«En definitiva, señoría, que yo reflexiono, reflexiono, reflexiono y yo creo, sinceramente después de mi reflexión, a ver si con esto le puedo ayudar a persuadir en alguna cuestión, que a (sic) España lo que necesita son ocho años más de gobierno progresista». El presidente del Ejecutivo contestaba así al PNV en el Congreso el martes, víspera de la declaración de Víctor de Aldama en el juicio del caso Koldo o caso Mascarillas, y después de que hubieran desfilado por el Supremo escorts, misses y demás folklore para atestiguar que el saqueo de lo público se filtraba por los genitales de su número dos.
Se da por supuesto que sería un «Gobierno progresista» liderado por él y es improbable que, una vez escuchada la confesión de De Aldama, o la de Koldo García o la de José Luis Ábalos, Pedro Sánchez vaya a cambiar de opinión. De Aldama explicó a los jueces que penetró con su trama corrupta en el Gobierno y en el Partido Socialista justo después de que éste derribara a Mariano Rajoy por el imperativo moral de combatir la corrupción. Y que le resultó tan fácil porque encontró en los puestos críticos -el ministerio con más presupuesto y la Secretaría General del PSOE- a dos personajes ansiosos por ser corrompidos. Estaban donde tenían que estar y tenían la autoridad que exhibían porque Sánchez les había colocado allí y les había investido de ella.

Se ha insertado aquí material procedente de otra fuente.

[src/rtl/uart_pkg.sv]
// uart_pkg: shared FSM states, error bit indices and oversample helpers for the UART receiver.
package uart_pkg;
  typedef enum logic [2:0] {IDLE, START, DATA, PARITY, STOP, DONE} state_t;
  localparam int BRK = 0;
  localparam int PAR = 1;
  localparam int FRM = 2;
  localparam int OS_RATIO = 16;
  function automatic int os_ratio();
    return OS_RATIO;
  endfunction
  function automatic int os_div(input int sys, input int baud);
    int d = sys / (baud * OS_RATIO);
    return d < 1 ? 1 : d;
  endfunction
endpackage

[src/rtl/uart_baud_tick.sv]
// uart_baud_tick: one-cycle oversample tick every DIV clocks, restartable so ticks align to a start edge.
module uart_baud_tick #(
  parameter int DIV = 1
) (
  input  logic Clk,
  input  logic Rst,
  input  logic restart,
  output logic tick
);
  localparam int W = DIV > 1 ? $clog2(DIV) : 1;
  localparam logic [W-1:0] LAST = W'(DIV - 1);
  logic [W-1:0] cnt;
  always_ff @(posedge Clk or negedge Rst)
    if (!Rst) begin
      cnt  <= '0;
      tick <= 1'b0;
    end else if (restart) begin
      cnt  <= '0;
      tick <= 1'b0;
    end else begin
      tick <= cnt == LAST;
      cnt  <= cnt == LAST ? '0 : cnt + 1'b1;
    end
endmodule

[src/rtl/uart_rx.sv]
// uart_rx: 16x oversampled UART receiver with even parity, break/frame/parity detection and FIFO push strobe.
module uart_rx
  import uart_pkg::*;
#(
  parameter int SYSCLK_RATE = 100000000,
  parameter int BAUD_RATE   = 9600,
  parameter int DATA_BITS   = 8,
  parameter int PARITY_BIT  = 1,
  parameter int STOP_BITS   = 2
) (
  input  logic                 Clk,
  input  logic                 Rst,
  input  logic                 Rx,
  input  logic                 FIFO_Full,
  output logic [DATA_BITS-1:0] Data_Out,
  output logic                 Data_Valid,
  output logic [2:0]           Rx_Error,
  output logic                 Overrun,
  output logic                 RTS,
  output logic                 Rx_Busy
);
  localparam int OS_DIV = os_div(SYSCLK_RATE, BAUD_RATE);
  state_t               state;
  logic [1:0]           sync;
  logic                 rx_d, rx_s, fall, tick, restart, mid;
  logic                 brk_wait, all_zero, frm, par, brk_n, frm_n, last_stop;
  logic [3:0]           tcnt;
  logic [2:0]           bitcnt;
  logic                 stopcnt;
  logic [DATA_BITS-1:0] shift;

  assign rx_s      = sync[1];
  assign fall      = rx_d & ~rx_s;
  assign restart   = fall & ~brk_wait & (state == IDLE || state == DONE);
  assign mid       = tick & (tcnt == (state == START ? 4'd7 : 4'd15));
  assign brk_n     = all_zero & ~rx_s;
  assign frm_n     = frm | ~rx_s;
  assign last_stop = stopcnt == 1'(STOP_BITS - 1);
  assign Rx_Busy   = state != IDLE;

  uart_baud_tick #(.DIV(OS_DIV)) u_tick (.Clk(Clk), .Rst(Rst), .restart(restart), .tick(tick));

  always_ff @(posedge Clk or negedge Rst)
    if (!Rst) begin
      state      <= IDLE;
      sync       <= 2'b11;
      rx_d       <= 1'b1;
      tcnt       <= '0;
      bitcnt     <= '0;
      stopcnt    <= 1'b0;
      shift      <= '0;
      brk_wait   <= 1'b0;
      all_zero   <= 1'b0;
      frm        <= 1'b0;
      par        <= 1'b0;
      Data_Out   <= '0;
      Data_Valid <= 1'b0;
      Rx_Error   <= '0;
      Overrun    <= 1'b0;
      RTS        <= 1'b0;
    end else begin
      sync       <= {sync[0], Rx};
      rx_d       <= rx_s;
      RTS        <= ~FIFO_Full;
      Data_Valid <= 1'b0;
      Overrun    <= 1'b0;
      case (state)
        IDLE:
          if (brk_wait) begin
            // after a break, only a full bit time of idle-high line re-arms edge detection
            if (!rx_s) tcnt <= '0;
            else if (tick) begin
              tcnt <= tcnt + 1'b1;
              if (tcnt == 4'd15) brk_wait <= 1'b0;
            end
          end else if (fall) begin
            state <= START;
            tcnt  <= '0;
          end
        START:
          if (tick) begin
            tcnt <= mid ? 4'd0 : tcnt + 1'b1;
            if (mid) begin
              state    <= rx_s ? IDLE : DATA;
              Rx_Error <= rx_s ? Rx_Error : 3'b000;
              all_zero <= 1'b1;
              frm      <= 1'b0;
              par      <= 1'b0;
              bitcnt   <= '0;
            end
          end
        DATA:
          if (tick) begin
            tcnt <= tcnt + 1'b1;
            if (mid) begin
              shift    <= {shift[DATA_BITS-2:0], rx_s};
              all_zero <= brk_n;
              bitcnt   <= bitcnt + 1'b1;
              stopcnt  <= 1'b0;
              if (bitcnt == 3'(DATA_BITS - 1)) state <= PARITY_BIT != 0 ? PARITY : STOP;
            end
          end
        PARITY:
          if (tick) begin
            tcnt <= tcnt + 1'b1;
            if (mid) begin
              par      <= rx_s ^ (^shift);
              all_zero <= brk_n;
              state    <= STOP;
            end
          end
        STOP:
          if (tick) begin
            tcnt <= tcnt + 1'b1;
            if (mid) begin
              frm      <= frm_n;
              all_zero <= brk_n;
              stopcnt  <= stopcnt + 1'b1;
              if (last_stop) begin
                state         <= DONE;
                Data_Out      <= shift;
                Rx_Error[BRK] <= brk_n;
                Rx_Error[PAR] <= par & ~brk_n;
                Rx_Error[FRM] <= frm_n & ~brk_n;
                Data_Valid    <= ~FIFO_Full;
                Overrun       <= FIFO_Full;
                brk_wait      <= brk_n;
              end
            end
          end
        DONE: begin
          tcnt  <= '0;
          state <= restart ? START : IDLE;
        end
        default: state <= IDLE;
      endcase
    end
endmodule

[config.mk]
export PLATFORM = sky130hd
export DESIGN_NAME = uart_rx
export DESIGN_NICKNAME = d
export VERILOG_FILES = /design/src/rtl/uart_pkg.sv /design/src/rtl/uart_baud_tick.sv /design/src/rtl/uart_rx.sv
export SDC_FILE = /design/constraint.sdc
export NUM_CORES = 1
export LEC_CHECK = 0
export ABC_CLOCK_PERIOD_IN_PS = 2470
export CAP_MARGIN = 25
export CORE_ASPECT_RATIO = 0.5
export CORE_MARGIN = 2
export CORE_UTILIZATION = 50
export CTS_BUF_LIST = sky130_fd_sc_hd__clkbuf_16
export CTS_CLUSTER_DIAMETER = 150
export DETAILED_ROUTE_END_ITERATION = 7
export PLACE_DENSITY = 0.71
export SLEW_MARGIN = 0
export SYNTH_ARGS = -nofsm -noshare
export SYNTH_HDL_FRONTEND = slang
export SYNTH_SLANG_ARGS = --single-unit
[constraint.sdc]
create_clock -name Clk -period 2.47 [get_ports Clk]
set_clock_uncertainty 0.2 [all_clocks]
set_input_delay 0.494 -clock Clk [delete_from_list [all_inputs] [get_ports Clk]]
set_output_delay 0.494 -clock Clk [all_outputs]
set_load 0.05 [all_outputs]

Así las cosas, pocos parecen ocho años más y era muy importante expresarlo en medio de un espectáculo judicial que a cualquiera que tuviera piel se la pondría como un tomate. No sólo no le sucederá eso al presidente, sino todo lo contrario. El pudor, la vergüenza o el recato son concebidos de un tiempo a esta parte como una muestra de debilidad que exigiría algún tipo de responsabilidad. Ya estemos en la Casa Blanca o en La Moncloa. Para no incurrir en ese riesgo, la desvergüenza, el cuajo, como dice mi director, o el impudor se han convertido en un activo político. Avergonzarse es de cobardes y sólo debe experimentarse cuando se observa a los de enfrente.
La reflexión de Sánchez al PNV -ocho años más, no cuatro- es un ejemplo nuevo de cómo el cinismo se ha convertido en la lengua oficial de un poder del Estado. Y cuela porque se ejerce desde un trampantojo de superioridad moral que reduce a papilla los contrapesos democráticos que se le pongan por delante.
Prometió gobernar sin el concurso del «legislativo» y lo está cumpliendo a base de no presentar Presupuestos. Qué más da la Democracia representativa si la economía va bien. Por el camino, se eleva a jefe aduanero de la moral universal para decidir quién está en el lado bueno de la historia y quién en el malo. Al parecer, a Delcy Rodríguez le ha expedido el pasaporte.
Llega hoy el turno de Ábalos, un desconocido para el presidente en lo personal, dice Sánchez. Podía haber preguntado en Valencia, donde conocían muy bien sus vicios y virtudes públicas y privadas. Quizá no lo hizo porque, por aquel entonces, Ximo Puig no quería ni verle después de ser testigo directo del intento de tangazo en el Comité Federal de 2016. O, quizá, porque era el perfil que necesitaba para el puesto más sensible del Gobierno y del PSOE.